Salesforce AI Research recently announced the launch of Moirai-MoE, the first mixture-of-experts time series foundation model. This model aims to improve time series predictions by using a sparse mixture of experts (MoE) and achieving token-level specialization in a data-driven manner. The research team shared this update on their official blog and social media platforms.
Moirai-MoE is a significant upgrade from its predecessor, Moirai, which used multiple input/output layers to handle time series data with different frequencies. The new model simplifies this process by using just one input/output layer and relies on sparse MoE transformers to capture a variety of time series patterns effectively.
The researchers tested Moirai-MoE on 29 datasets from the Monash benchmark and found that it outperformed all its competitors. It showed a 17% performance boost over Moirai and even surpassed larger models like Moirai-Base and Moirai-Large by 8% and 7%, respectively.
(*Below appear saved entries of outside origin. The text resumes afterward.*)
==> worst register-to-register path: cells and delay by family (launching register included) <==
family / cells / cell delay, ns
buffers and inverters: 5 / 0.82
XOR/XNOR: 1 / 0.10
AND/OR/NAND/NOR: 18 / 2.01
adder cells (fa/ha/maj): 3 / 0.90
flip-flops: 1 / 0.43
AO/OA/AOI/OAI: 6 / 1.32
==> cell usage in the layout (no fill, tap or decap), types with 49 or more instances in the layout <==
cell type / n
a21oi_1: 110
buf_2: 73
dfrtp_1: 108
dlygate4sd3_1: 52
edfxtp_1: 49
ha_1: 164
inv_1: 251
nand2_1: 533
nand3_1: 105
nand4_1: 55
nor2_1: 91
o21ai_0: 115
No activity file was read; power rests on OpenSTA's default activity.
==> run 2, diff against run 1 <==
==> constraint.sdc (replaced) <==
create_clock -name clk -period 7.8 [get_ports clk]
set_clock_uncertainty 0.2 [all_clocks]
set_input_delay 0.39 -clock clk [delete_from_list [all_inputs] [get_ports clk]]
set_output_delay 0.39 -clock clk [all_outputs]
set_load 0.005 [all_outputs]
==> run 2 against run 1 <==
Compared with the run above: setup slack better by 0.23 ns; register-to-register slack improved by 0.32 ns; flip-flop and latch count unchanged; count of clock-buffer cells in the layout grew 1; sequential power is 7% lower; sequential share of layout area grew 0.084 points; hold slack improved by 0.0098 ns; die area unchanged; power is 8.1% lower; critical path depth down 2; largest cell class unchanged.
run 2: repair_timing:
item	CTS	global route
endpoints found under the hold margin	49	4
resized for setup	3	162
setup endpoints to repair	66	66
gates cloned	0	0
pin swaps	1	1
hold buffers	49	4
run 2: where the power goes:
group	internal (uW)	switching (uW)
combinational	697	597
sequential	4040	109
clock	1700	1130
[config.mk]
export PLATFORM = sky130hd
export DESIGN_NAME = ddr_ctrl
export DESIGN_NICKNAME = d
export VERILOG_FILES = /design/src/hw/rtl/ddr_pkg.sv /design/src/hw/rtl/ddr_ctrl.sv
export SDC_FILE = /design/constraint.sdc
export NUM_CORES = 1
export LEC_CHECK = 0
export BUFFER_PORTS_ARGS = -buffer_cell sky130_fd_sc_hd__buf_4
export CORE_AREA = 2 2 39 41
export DETAILED_ROUTE_END_ITERATION = 10
export DIE_AREA = 0 0 41 43
export SYNTH_ARGS = -nofsm -noshare
export SYNTH_HDL_FRONTEND = slang
export SYNTH_SLANG_ARGS = --single-unit
[constraint.sdc]
create_clock -name clk -period 2 [get_ports clk]
set_clock_uncertainty 0.05 [all_clocks]
set_input_delay 0.6 -clock clk [delete_from_list [all_inputs] [get_ports clk]]
set_output_delay 0.6 -clock clk [all_outputs]
set_load 0.005 [all_outputs]
[src/hw/rtl/ddr_pkg.sv]
// ----------------------------------------------------------------------------
// ddr_pkg - shared types and constants for the dead reckoning unit
// Controller states, datapath operation codes, command and status groups,
// fixed-point constants and the CORDIC arctangent table.
// ----------------------------------------------------------------------------
package ddr_pkg;

  localparam int CORDIC_STEPS = 24;
  localparam int CORDIC_CNT_W = (CORDIC_STEPS > 1) ? $clog2(CORDIC_STEPS) : 1;

  localparam int IN_DATA_W  = 88;
  localparam int OUT_DATA_W = 224;

  localparam logic signed [33:0] CORDIC_X0 = 34'sd652032874;
  localparam logic signed [33:0] ONE_Q30   = 34'sd1073741824;
  localparam logic signed [31:0] INV_TWO_PI_Q32 = 32'sd683565276;

  typedef enum logic [4:0] {
    S_IDLE, S_CORD_P, S_WAIT_P, S_MUL_VC, S_RND_AX, S_MUL_AX, S_ACC_X,
    S_MUL_VS, S_RND_AY, S_MUL_AY, S_ACC_Y, S_MUL_WE, S_ABS, S_MUL_LO,
    S_RND_B, S_MUL_HI, S_HEAD, S_CORD_Q, S_WAIT_Q, S_PUB
  } ddr_state_t;

  typedef enum logic [4:0] {
    OP_NONE, OP_LOAD_VEL, OP_LOAD_TICK, OP_CORD_POSE, OP_MUL_VC, OP_MUL_VS,
    OP_RND_A, OP_MUL_AE, OP_ACC_X, OP_ACC_Y, OP_MUL_WE, OP_ABS, OP_MUL_LO,
    OP_RND_B, OP_MUL_HI, OP_HEAD, OP_CORD_QUAT, OP_PUBLISH
  } ddr_op_t;

  typedef struct packed {
    ddr_op_t op;
  } ddr_cmd_t;

  typedef struct packed {
    logic cordic_done;
    logic out_busy;
  } ddr_status_t;

  // arctangent of 2^-i in units of 2^-32 turn
  function automatic logic signed [33:0] atan_turn(input logic [4:0] i);
    logic signed [33:0] r;
    case (i)
      5'd0:  r = 34'sd536870912;
      5'd1:  r = 34'sd316933406;
      5'd2:  r = 34'sd167458907;
      5'd3:  r = 34'sd85004756;
      5'd4:  r = 34'sd42667331;
      5'd5:  r = 34'sd21354465;
      5'd6:  r = 34'sd10679838;
      5'd7:  r = 34'sd5340245;
      5'd8:  r = 34'sd2670163;
      5'd9:  r = 34'sd1335087;
      5'd10: r = 34'sd667544;
      5'd11: r = 34'sd333772;
      5'd12: r = 34'sd166886;
      5'd13: r = 34'sd83443;
      5'd14: r = 34'sd41722;
      5'd15: r = 34'sd20861;
      5'd16: r = 34'sd10430;
      5'd17: r = 34'sd5215;
      5'd18: r = 34'sd2608;
      5'd19: r = 34'sd1304;
      5'd20: r = 34'sd652;
      5'd21: r = 34'sd326;
      5'd22: r = 34'sd163;
      5'd23: r = 34'sd81;
      5'd24: r = 34'sd41;
      5'd25: r = 34'sd20;
      5'd26: r = 34'sd10;
      5'd27: r = 34'sd5;
      5'd28: r = 34'sd3;
      5'd29: r = 34'sd1;
      5'd30: r = 34'sd1;
      default: r = 34'sd0;
    endcase
    return r;
  endfunction

endpackage

[src/hw/rtl/ddr_ctrl.sv]
// ----------------------------------------------------------------------------
// ddr_ctrl - sequencing state machine
// Accepts items and steps the datapath through one tick's operations.
// ----------------------------------------------------------------------------
module ddr_ctrl (
  input  logic                 clk,
  input  logic                 rst_n,
  input  logic                 in_tvalid,
  input  logic                 in_tuser,
  output logic                 in_tready,
  input  ddr_pkg::ddr_status_t status,
  output ddr_pkg::ddr_cmd_t    cmd
);
  import ddr_pkg::*;

  ddr_state_t state_r, state_nxt;

  always_comb begin
    state_nxt = state_r;
    case (state_r)
      S_IDLE:   if (in_tvalid && in_tuser) state_nxt = S_CORD_P;
      S_CORD_P: state_nxt = S_WAIT_P;
      S_WAIT_P: if (status.cordic_done) state_nxt = S_MUL_VC;
      S_MUL_VC: state_nxt = S_RND_AX;
      S_RND_AX: state_nxt = S_MUL_AX;
      S_MUL_AX: state_nxt = S_ACC_X;
      S_ACC_X:  state_nxt = S_MUL_VS;
      S_MUL_VS: state_nxt = S_RND_AY;
      S_RND_AY: state_nxt = S_MUL_AY;
      S_MUL_AY: state_nxt = S_ACC_Y;
      S_ACC_Y:  state_nxt = S_MUL_WE;
      S_MUL_WE: state_nxt = S_ABS;
      S_ABS:    state_nxt = S_MUL_LO;
      S_MUL_LO: state_nxt = S_RND_B;
      S_RND_B:  state_nxt = S_MUL_HI;
      S_MUL_HI: state_nxt = S_HEAD;
      S_HEAD:   state_nxt = S_CORD_Q;
      S_CORD_Q: state_nxt = S_WAIT_Q;
      S_WAIT_Q: if (status.cordic_done) state_nxt = S_PUB;
      S_PUB:    if (!status.out_busy) state_nxt = S_IDLE;
      default:  state_nxt = S_IDLE;
    endcase
  end

  always_comb begin
    in_tready = 1'b0;
    cmd.op    = OP_NONE;
    case (state_r)
      S_IDLE: begin
        in_tready = 1'b1;
        if (in_tvalid) cmd.op = in_tuser ? OP_LOAD_TICK : OP_LOAD_VEL;
      end
      S_CORD_P: cmd.op = OP_CORD_POSE;
      S_MUL_VC: cmd.op = OP_MUL_VC;
      S_RND_AX: cmd.op = OP_RND_A;
      S_MUL_AX: cmd.op = OP_MUL_AE;
      S_ACC_X:  cmd.op = OP_ACC_X;
      S_MUL_VS: cmd.op = OP_MUL_VS;
      S_RND_AY: cmd.op = OP_RND_A;
      S_MUL_AY: cmd.op = OP_MUL_AE;
      S_ACC_Y:  cmd.op = OP_ACC_Y;
      S_MUL_WE: cmd.op = OP_MUL_WE;
      S_ABS:    cmd.op = OP_ABS;
      S_MUL_LO: cmd.op = OP_MUL_LO;
      S_RND_B:  cmd.op = OP_RND_B;
      S_MUL_HI: cmd.op = OP_MUL_HI;
      S_HEAD:   cmd.op = OP_HEAD;
      S_CORD_Q: cmd.op = OP_CORD_QUAT;
      S_PUB:    if (!status.out_busy) cmd.op = OP_PUBLISH;
      default:  cmd.op = OP_NONE;
    endcase
  end

  always_ff @(posedge clk) begin
    if (!rst_n) begin
      state_r <= S_IDLE;
    end else begin
      state_r <= state_nxt;
    end
  end

endmodule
For zero-shot forecasting, Moirai-MoE was evaluated on 10 different datasets and showed a 3%–14% improvement in continuous ranked probability score (CRPS) and an 8%–16% improvement in mean absolute scaled error (MASE) compared to all versions of Moirai. Moirai-MoE-Base delivered the best zero-shot performance, surpassing other models like TimesFM and Chronos.
What makes Moirai-MoE even more impressive is that it has just 11 million active parameters, making it 28 times smaller than Moirai-Large while still delivering outstanding results.
This new approach to time series forecasting is moving towards universal models that can handle different data types, domains, and prediction lengths without extra training. By using a pre-trained model with a mixture-of-experts transformer, the process becomes simpler and more efficient.
In conclusion, Moirai-MoE is a breakthrough in universal forecasting, delivering impressive results and outperforming its competitors. With its ability to handle various time series data and its compact size, it is a significant step towards improving time series predictions.